= Beginning of Section =

File: config.mk
export PLATFORM = sky130hd
export DESIGN_NAME = lq_entry
export DESIGN_NICKNAME = d
export VERILOG_FILES = /design/src/logic/core_pkg.sv /design/src/logic/lq_pkg.sv /design/src/logic/lq_entry.sv
export SDC_FILE = /design/constraint.sdc
export NUM_CORES = 1
export LEC_CHECK = 0
export ABC_AREA = 1
export BUFFER_PORTS_ARGS = -buffer_cell sky130_fd_sc_hd__clkbuf_2
export CELL_PAD_IN_SITES_DETAIL_PLACEMENT = 0
export CELL_PAD_IN_SITES_GLOBAL_PLACEMENT = 2
export CORE_AREA = 2 2 295 297
export CTS_CLUSTER_SIZE = 25
export DETAILED_ROUTE_END_ITERATION = 12
export DIE_AREA = 0 0 297 299
export PLACE_DENSITY = 0.6
export SLEW_MARGIN = 20
export SYNTH_ARGS = -nofsm -noshare
export SYNTH_HDL_FRONTEND = slang
export SYNTH_SLANG_ARGS = --single-unit
File: constraint.sdc
create_clock -name clock -period 6.5 [get_ports clock]
set_input_delay 1.3 -clock clock [delete_from_list [all_inputs] [get_ports clock]]
set_output_delay 1.3 -clock clock [all_outputs]
set_load 0.01 [all_outputs]
File: src/logic/core_pkg.sv
package core_pkg;

	// Datapath and address width
	localparam int XLEN = 64;

	// Reorder buffer size and index with one wrap bit
	localparam int ROB_SIZE  = 32;
	localparam int ROB_IDX_W = $clog2(ROB_SIZE) + 1;

	// Physical register file
	localparam int PRF_SIZE  = 64;
	localparam int PRF_TAG_W = $clog2(PRF_SIZE);

	// One common data bus, result of a functional unit
	typedef struct packed {
		logic                 valid;	// Broadcast this cycle
		logic [PRF_TAG_W-1:0] tag;		// Physical destination register
		logic [XLEN-1:0]      data;		// Result value
	} cdb_t;

endpackage

File: src/logic/lq_pkg.sv
package lq_pkg;

	import core_pkg::*;

	localparam int LQ_DEPTH = 8;
	localparam int LQ_IDX_W = $clog2(LQ_DEPTH);

	// One dispatch slot from rename
	typedef struct packed {
		logic                 valid;
		logic [XLEN-1:0]      pc;
		logic [31:0]          inst;
		logic [XLEN-1:0]      opa;			// Base, always data
		logic [XLEN-1:0]      opb;			// Offset, or tag in the low bits
		logic                 opb_valid;	// Low while opb is still a tag
		logic [ROB_IDX_W-1:0] rob_idx;
		logic [PRF_TAG_W-1:0] dest_tag;
	} lq_dispatch_t;

	// What one entry shows to the selection logic
	typedef struct packed {
		logic                 inuse;
		logic                 addr_valid;
		logic                 requested;	// Memory read already sent
		logic                 value_valid;	// Memory data has come back
		logic [XLEN-1:0]      pc;
		logic [31:0]          inst;
		logic [XLEN-1:0]      opa;
		logic [XLEN-1:0]      opb;
		logic [ROB_IDX_W-1:0] rob_idx;
		logic [PRF_TAG_W-1:0] dest_tag;
		logic [XLEN-1:0]      value;
	} lq_entry_t;

	typedef struct packed {
		logic                valid;
		logic [LQ_IDX_W-1:0] idx;
		logic [XLEN-1:0]     addr;
	} mem_req_t;

	typedef struct packed {
		logic                valid;
		logic [LQ_IDX_W-1:0] idx;	// Entry that issued the read
		logic [XLEN-1:0]     data;
	} mem_resp_t;

	typedef struct packed {
		logic                 valid;
		logic [ROB_IDX_W-1:0] rob_idx;
		logic [PRF_TAG_W-1:0] dest_tag;
		logic [XLEN-1:0]      pc;
		logic [XLEN-1:0]      value;
	} lq_complete_t;

endpackage

File: src/logic/lq_entry.sv
`timescale 1ns/1ns

module lq_entry (
	input  logic                      clock,
	input  logic                      reset,
	input  logic                      clean,
	input  logic                      free_enable,
	input  logic                      load,
	input  lq_pkg::lq_dispatch_t      dispatch,
	input  core_pkg::cdb_t            cdb1,
	input  core_pkg::cdb_t            cdb2,
	input  logic                      request_grant,
	input  logic                      mem_data_valid,
	input  logic [core_pkg::XLEN-1:0] mem_data,
	output lq_pkg::lq_entry_t         state,
	output logic                      available
);

	import core_pkg::*;
	import lq_pkg::*;

	logic                 inuse;
	logic                 addr_valid;
	logic                 requested;
	logic                 value_valid;
	logic [XLEN-1:0]      pc;
	logic [31:0]          inst;
	logic [XLEN-1:0]      opa;
	logic [XLEN-1:0]      opb;
	logic [ROB_IDX_W-1:0] rob_idx;
	logic [PRF_TAG_W-1:0] dest_tag;
	logic [XLEN-1:0]      value;

	logic                 holding;
	logic [XLEN-1:0]      src_opb;
	logic                 src_valid;
	logic                 wake1;
	logic                 wake2;
	logic [XLEN-1:0]      next_opb;
	logic                 next_addr_valid;
	logic                 capture;

	// A tag broadcast in the dispatch cycle is caught as well
	always_comb begin
		holding         = load | inuse;
		src_opb         = load ? dispatch.opb : opb;
		src_valid       = load ? dispatch.opb_valid : addr_valid;
		wake1           = holding && !src_valid && cdb1.valid
			&& (src_opb[PRF_TAG_W-1:0] == cdb1.tag);
		wake2           = holding && !src_valid && cdb2.valid
			&& (src_opb[PRF_TAG_W-1:0] == cdb2.tag);
		next_opb        = src_opb;
		next_addr_valid = src_valid;
		if (wake1) begin
			next_opb        = cdb1.data;	// cdb1 has priority
			next_addr_valid = 1'b1;
		end else if (wake2) begin
			next_opb        = cdb2.data;
			next_addr_valid = 1'b1;
		end
	end

	// Only a read this entry has issued may fill it
	assign capture = mem_data_valid && inuse && requested && !value_valid && !load;

	always_ff @(posedge clock) begin
		if (reset || clean) begin
			inuse       <= 1'b0;
			addr_valid  <= 1'b0;
			requested   <= 1'b0;
			value_valid <= 1'b0;
		end else if (load) begin
			inuse       <= 1'b1;	// Refill wins over free
			addr_valid  <= next_addr_valid;
			requested   <= 1'b0;
			value_valid <= 1'b0;
		end else begin
			if (free_enable)
				inuse <= 1'b0;
			addr_valid <= next_addr_valid;
			if (request_grant)
				requested <= 1'b1;
			if (capture)
				value_valid <= 1'b1;
		end
	end

	always_ff @(posedge clock) begin
		if (load) begin
			pc       <= dispatch.pc;
			inst     <= dispatch.inst;
			opa      <= dispatch.opa;
			rob_idx  <= dispatch.rob_idx;
			dest_tag <= dispatch.dest_tag;
		end
		opb <= next_opb;
		if (capture)
			value <= mem_data;
	end

	// Free now, or leaving at this edge after completion
	assign available = !inuse || free_enable;

	always_comb begin
		state.inuse       = inuse;
		state.addr_valid  = addr_valid;
		state.requested   = requested;
		state.value_valid = value_valid;
		state.pc          = pc;
		state.inst        = inst;
		state.opa         = opa;
		state.opb         = opb;
		state.rob_idx     = rob_idx;
		state.dest_tag    = dest_tag;
		state.value       = value;
	end

endmodule

==> impl_metrics.tcl <==
set metrics [dict create \
    status "completed" \
    rsz0062_at_grt "false" \
    synthCells 905 \
    track_usage 0.117 \
    num_rows 108 \
    cts_buffers 40 \
    die_area_um2 88800 \
    hold_violations 0 \
    worstMarginPinSlew_ns 1.01 \
    synth.yosys.seq_area_share 0.774 \
    hold_ws_ns 0.536 \
    tritoncts "done" \
    regArea_um2 9030 \
    final_nets 2116 \
    cp_data_required_time_ns 6.93 \
    syn_to_final_growth_pct 54.6 \
    cts.sinks 304 \
    fillers 9482 \
    wl_um 54200 \
    dpl_cell_area_um2 16700 \
    remaining_drc_errors 0 \
    yosysTopAreaCell "edfxtp_1" \
    clk_latency_ns 0.58 \
    switching_share 0.247 \
    avgSynthCellArea_um2 12.9 \
    clk_pin_slew_ns 0.06 \
    period_share 0.604 \
    seq_power_share 0.461 \
    drt_iter0_drc 536 \
    ys_warn_count 0 \
    max_slew_margin 0.327 \
    start_util 0.136 \
    multiInputGateArea_um2 2070 \
    ys.flop_type "edfxtp_1" \
    fin_skew_ns 0.0382 \
    power.share.clock 0.442 \
    power_mw 5.02 \
    peakVddDrop_uv 142 \
    fin_util 0.210 \
    setup_tns_ns 0 \
    die_w_um 297 \
    fin_cells 2850 \
    worstPathArrival_ns 4.36 \
    grt_max_degree 73 \
    routedWlPerCell_um 19.0 \
    gp_congestion 0.868 \
    fin_crit_ns 3.93 \
    p_per_area_nw_per_um2 278 \
    antenna_found_initial 6 \
    endpoint_kind "register" \
    grt_pass1_wl_um 75500 \
    core_um2 85900 \
    layout_setup_ws_ns 2.57 \
    dp_slack_ns 1.92 \
    dr.pass1.iters 5 \
    synth_nets 1356 \
    finalSetupViolCount 0 \
    start_kind "input port" \
    hold_buffers 0 \
    cts_resized 0 \
    cap_violations 0 \
    ys_seq_elements 304 \
    power.switching_mw 1.24 \
    grt_overflow_total 0 \
    yosysTopAreaCellShare 0.756 \
    drive_above_1_share 0.496 \
    rrSetupSlack_ns 3.41 \
    synthArstFlopShare 0 \
    cp_max_fo 52 \
    postCtsSetupBuffers 0 \
    place_inst 2778 \
    netlist_area_um2 11700 \
    p_int_mw 3.78 \
    vias 9828 \
    synth_edf_count 294 \
    vias_per_cell 3.45 \
    io_buffers 754 \
    cts_root_buf "clkbuf_16" \
    htreeDepth 2 \
    synth.cells.most_frequent "nand2_1 (299), edfxtp_1 (294), inv_1 (80), nand3_1 (75), o21ai_1 (56)" \
    critPathKind "input port to register" \
    synthDistinctLibCells 27 \
    synthMostInstantiatedCell "nand2_1" \
    drv_slew 0 \
    dp_hpwl_um 42700 \
    p_comb_frac 0.096 \
    antenna_left 0 \
    p_leak_nw 8.20 \
    die_h_um 299 \
    worstHoldPathType "register to register" \
    io_pins 756 \
    ys_top_cells_by_area "edfxtp_1 (76%), nand2_1 (9.6%), nand3_1 (3.2%)" \
    grt_pass1_vias 10200 \
    postLayoutCellArea_um2 18000 \
    timing.fmax_mhz 255 \
    cts_buffer_depth 3 \
]
placed cells by master (no fill, tap or decap), drive strengths merged, types with 2 or more instances in the layout:
cell type,n
buf,12
clkbuf,799
nor2,10
nand2,307
inv,84
bufinv,4
o21bai,4
clkinv,16
edfxtp,294
o21ai,61
nor3,2
dfxtp,10
nand3b,8
diode,3
nand3,75
final cells by class:
cell class                 count  share of cell area
sequential                   304               0.500
timing repair buffer         765               0.216
multi-input combinational    472               0.115
tap                         1155              0.0801
clock buffer                  46              0.0567
inverter                      82              0.0172
clock inverter                23              0.0148
antenna                        3            0.000416
logic make-up (layout without fill, tap and decap cells):
logic type,after synthesis,count (layout),synth area share
AO/OA/AOI/OAI,67,67,0.0298
buffers and inverters,129,916,0.0518
flip-flops,304,304,0.774
other,0,3,0
AND/OR/NAND/NOR,405,405,0.145
state kept, by name, indices dropped and copies added (netlist names):
name,cells
requested,1
opa,64
pc,64
addr_valid,1
dest_tag,6
value,64
inuse,1
rob_idx,6
value_valid,1
inst,32
opb,64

= End of Section =

▶ [The problem] Looking at the listing above, how many of its lines contain "class"? Say only the number.

▶ [Result below] 2